Try it
Nothing but the lines below between the line holding "export CTS_CLUSTER_DIAMETER = 60" and the line holding "create_clock -name core_clock", inclusive, should appear in the answer, each set down exactly.

Data to process
Background: an optimization exercise with open tools, aiming at a short achievable clock period and few clock cycles per item. Do not read the settings as production practice.
RTL that was checked went through simulation tests only; none was proved equivalent to the original.
No driver is modelled on the clock port, so clock power and skew are understated where the tree is cut down; a real chip needs a root buffer or a tree.
No activity file was given, so power comes from the tool's default toggle rates.

rev 12:
==> module cpl_buffer_writer, before the edit <==
module cpl_buffer_writer (
  input  wire         clk,
  input  wire         rst,
  input  wire         i_we,
  input  wire         i_first,
  input  wire         i_last,
  input  wire [31:0]  i_data,
  input  wire [7:0]   i_tag,
  input  wire [11:0]  i_byte_cnt,
  input  wire [9:0]   i_dw_cnt,
  input  wire [4:0]   i_lower_dw,
  input  wire [10:0]  i_buf_offset,
  output logic [43:0] o_buf,
  output logic [30:0] o_cplt
);
  logic [10:0] off_q;
  logic [5:0]  off_hi1;
  logic [4:0]  g, p, gk1, pk1, gk2, pk2, gk3;
  logic [5:0]  cy;
  logic [4:0]  lo;
  logic [10:0] start;
  always_comb begin
    g = off_q[4:0] & i_lower_dw;
    p = off_q[4:0] ^ i_lower_dw;
    for (int i = 0; i < 5; i++) begin
      gk1[i] = (i >= 1) ? g[i]   | (p[i]   & g[i - 1])   : g[i];
      pk1[i] = (i >= 1) ? p[i]   & p[i - 1]              : p[i];
    end
    for (int i = 0; i < 5; i++) begin
      gk2[i] = (i >= 2) ? gk1[i] | (pk1[i] & gk1[i - 2]) : gk1[i];
      pk2[i] = (i >= 2) ? pk1[i] & pk1[i - 2]            : pk1[i];
    end
    for (int i = 0; i < 5; i++) begin
      gk3[i] = (i >= 4) ? gk2[i] | (pk2[i] & gk2[i - 4]) : gk2[i];
    end
    cy = {gk3, 1'b0};
    lo = p ^ cy[4:0];
  end
  always_ff @(posedge clk) begin
    off_q   <= i_buf_offset;
    off_hi1 <= off_q[10:5] + 6'd1;
    start   <= {cy[5] ? off_hi1 : off_q[10:5], lo};
  end
  logic        we;
  logic [10:0] addr;
  logic [10:0] last_addr;    
  logic [10:0] next_addr;
  logic [10:0] ones;         
  logic [31:0] data;
  logic        cplt_stb;
  logic [7:0]  tag;
  logic [11:0] byte_cnt;
  logic [9:0]  dw_cnt;
  always_comb begin
    for (int i = 0; i < 11; i++) ones[i] = &(last_addr | ~11'((1 << i) - 1));
    next_addr = i_first ? start : (last_addr ^ ones);
  end
  always_ff @(posedge clk) begin
    if (rst) begin
      we       <= 1'b0;
      cplt_stb <= 1'b0;
    end else begin
      we       <= i_we;
      cplt_stb <= i_we && i_last;
    end
  end
  always_ff @(posedge clk) begin
    data     <= i_data;
    tag      <= i_tag;
    byte_cnt <= i_byte_cnt;
    dw_cnt   <= i_dw_cnt;
    addr     <= next_addr;
    if (i_we) last_addr <= next_addr;
  end
  assign o_buf  = {we, addr, data};
  assign o_cplt = {cplt_stb, tag, byte_cnt, dw_cnt};
endmodule
clock: 5.0 ns
lec_check: 0
cap_margin: 20
core_area: 5 5 195 195
cts_cluster_diameter: 60
cts_cluster_size: 30
die_area: 0 0 200 200
setup_slack_margin: 3.5
slew_margin: 20
standard.sh (not shown) runs the stock make flow with config.mk's settings and CLKGATE_MAP_FILE= SYNTH_SCRIPT=/design/flow/synth_recipe.tcl, a recipe that flattens the netlist after the stock synthesis.
==> flow/flow/run.sh <==
#!/bin/bash
# Standard layout, except that the clock tree built by the CTS step is replaced
# by a two-level balanced tree of clock inverters (flow/myct.tcl, run as the
# CTS step's post hook). Two inverter levels keep the clock's polarity.
set -euo pipefail
export MYCT_NL1=4
export MYCT_NLEAF=28
export MYCT_L1CELL=sky130_fd_sc_hd__clkinv_16
export MYCT_LEAFCELL=sky130_fd_sc_hd__clkinv_8
export POST_CTS_TCL="$PWD/flow/myct.tcl"
bash standard.sh finish > standard.log 2>&1
Other scripts of this flow, unchanged in this note and not shown: flow/flow/myct.tcl
Here is what was changed in the inputs of rev 13 compared with rev 12.
-- flow/design.v --
<<< rev 12, line 339
  logic [9:0]  dw_cnt;
  always_comb begin
    for (int i = 0; i < 11; i++) ones[i] = &(last_addr | ~11'((1 << i) - 1));
    next_addr = i_first ? start : (last_addr ^ ones);
  end
>>> rev 13, line 339
  logic [9:0]  dw_cnt;
  always_comb begin
    for (int i = 0; i < 11; i++) begin
      ones[i] = 1'b1;
      for (int j = 0; j < i; j++) ones[i] = ones[i] & last_addr[j];
    end
    next_addr = i_first ? start : (last_addr ^ ones);
  end
--- outcome ---
Rev 13 and rev 12 all finish clean.
Summary — combinational power, rev 13 relative to rev 12: higher, by about 2%.
Per the comparison of rev 13 with rev 12, average cell area after synthesis down 0.15 um^2; instance count after placement with tap cells included up about 1.1%; combined area of all synthesized cells up 180 um^2; worst max-slew margin expressed relative to the limit up 8.9 points.
Testbench counts of rev 13, summed over its fixed seeds: cycles 18,146, items 2,400.
The RTL of rev 12 was laid out without a check of its function. In every run of this note, the design's own scripts or RTL, not TritonCTS, make the clock network.

---

Starting RTL as in the previous note.
Design pcie_ingress_top, start of the top module:
module pcie_ingress_top (
  input  wire                                    clk,
  input  wire                                    rst,
  input  wire                                    i_beat_valid,
  input  wire [32:0]                             i_beat,
  input  wire [31:0]                             i_control_addr_base,
  input  wire [pcie_ingress_pkg::BUF_ADDR_W-1:0] i_buf_offset,
  output logic                                   o_credit_return,
  output logic [225:0]                           o_regs,
  output logic                                   o_reg_write_stb,
  output logic                                   o_update_buf_stb,
  output logic [38:0]                            o_cmd,
  output logic [43:0]                            o_buf,
  output logic [30:0]                            o_cplt
);
==> flow/config.mk <==
export PLATFORM = sky130hd
export DESIGN_NAME = pcie_ingress_top
export DESIGN_NICKNAME = pcie_ingress_top
export VERILOG_FILES = /design/flow/design.v
export SDC_FILE = /design/flow/constraint.sdc
export NUM_CORES = 4
export LEC_CHECK = 0
export CAP_MARGIN = 20
export CORE_AREA = 5 5 225 225
export CTS_CLUSTER_DIAMETER = 60
export CTS_CLUSTER_SIZE = 30
export DIE_AREA = 0 0 230 230
export SETUP_SLACK_MARGIN = 3.5
export SLEW_MARGIN = 20
==> flow/constraint.sdc <==
create_clock -name core_clock -period 5.0 [get_ports {clk}]
set_input_delay 1.0000 -clock core_clock [delete_from_list [all_inputs] [get_ports {clk}]]
set_output_delay 1.0000 -clock core_clock [all_outputs]
set_load 0.01 [all_outputs]
Scripts as last shown in full above: flow/flow/run.sh
Other scripts of this flow, unchanged in this note and not shown: flow/flow/myct.tcl
Rerun with:
--- a/flow/design.v
+++ b/flow/design.v
@@ -330,17 +330,26 @@
   logic        we;
   logic [10:0] addr;
   logic [10:0] last_addr;    
   logic [10:0] next_addr;
   logic [10:0] ones;         
+  logic [10:0] pa1, pa2, pa4, pa8;
   logic [31:0] data;
   logic        cplt_stb;
   logic [7:0]  tag;
   logic [11:0] byte_cnt;
   logic [9:0]  dw_cnt;
   always_comb begin
-    for (int i = 0; i < 11; i++) ones[i] = &(last_addr | ~11'((1 << i) - 1));
+    pa1 = last_addr;
+    for (int i = 1; i < 11; i++) pa1[i] = last_addr[i] & last_addr[i - 1];
+    pa2 = pa1;
+    for (int i = 2; i < 11; i++) pa2[i] = pa1[i] & pa1[i - 2];
+    pa4 = pa2;
+    for (int i = 4; i < 11; i++) pa4[i] = pa2[i] & pa2[i - 4];
+    pa8 = pa4;
+    for (int i = 8; i < 11; i++) pa8[i] = pa4[i] & pa4[i - 8];
+    ones = {pa8[9:0], 1'b1};
     next_addr = i_first ? start : (last_addr ^ ones);
   end
   always_ff @(posedge clk) begin
     if (rst) begin
       we       <= 1'b0;
The new run ran to the end with no violations.
Power came out lower by 0.39%.
Die area stays the same.
Routed wire length came out lower by 6.3%.
Fmax came out lower by 5.2%.
Register-to-register slack loses 0.32 ns.
Synthesized cell count stays flat.
Clock skew came out lower by 0.0032 ns.
Clock power barely changes.
Via count came out lower by 2.5%.
Setup slack loses 0.095 ns.
Core utilization came out higher by 0.20 points.
First-iteration DRC count came out lower by 5.4%.
Worst hold slack barely changes.
Design area came out higher by 0.35%.
Function was not checked in any run of this note: the RTL went through the layout flow alone. In every run of this note, the design's own scripts or RTL, not TritonCTS, make the clock network.

[afterwards: timing with drivers on the ports]
The flow's constraints put no driver on any port. The routed layouts listed below were extracted and timed again, unchanged, in two steps.
Step 1, drivers: a clkbuf_16 drives clk and a buf_2 each remaining input, both assumed.
Step 2 moves the port delays by t, midway between the first and last clock arrival at a register: inputs arrive t later, outputs are due t later. That takes back most of the time a late clock gives input paths.
Slacks: no drivers / after step 1 / after step 2; pairs: no drivers / after step 1.
run	t (ns)	setup slack, ns	hold WS [ns]	clock arrival spread, ns
rev 12	0.458	3.296 / 3.058 / 3.065	0.329 / 0.330 / 0.330	0.022 / 0.022
rev 13	0.464	2.591 / 2.590 / 2.590	0.331 / 0.331 / 0.331	0.023 / 0.023
the first run of note 2	0.471	3.283 / 3.038 / 3.035	0.330 / 0.330 / 0.330	0.029 / 0.029
the second run of note 2	0.470	3.188 / 3.041 / 3.036	0.329 / 0.330 / 0.330	0.024 / 0.024
After both steps setup and hold are still met in every run listed. For the first run of note 2, which loses most, drivers alone change the setup slack by -0.245 ns; drivers and shift together by -0.248 ns.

Solution to this task
export CTS_CLUSTER_DIAMETER = 60
export CTS_CLUSTER_SIZE = 30
export DIE_AREA = 0 0 230 230
export SETUP_SLACK_MARGIN = 3.5
export SLEW_MARGIN = 20
==> flow/constraint.sdc <==
create_clock -name core_clock -period 5.0 [get_ports {clk}]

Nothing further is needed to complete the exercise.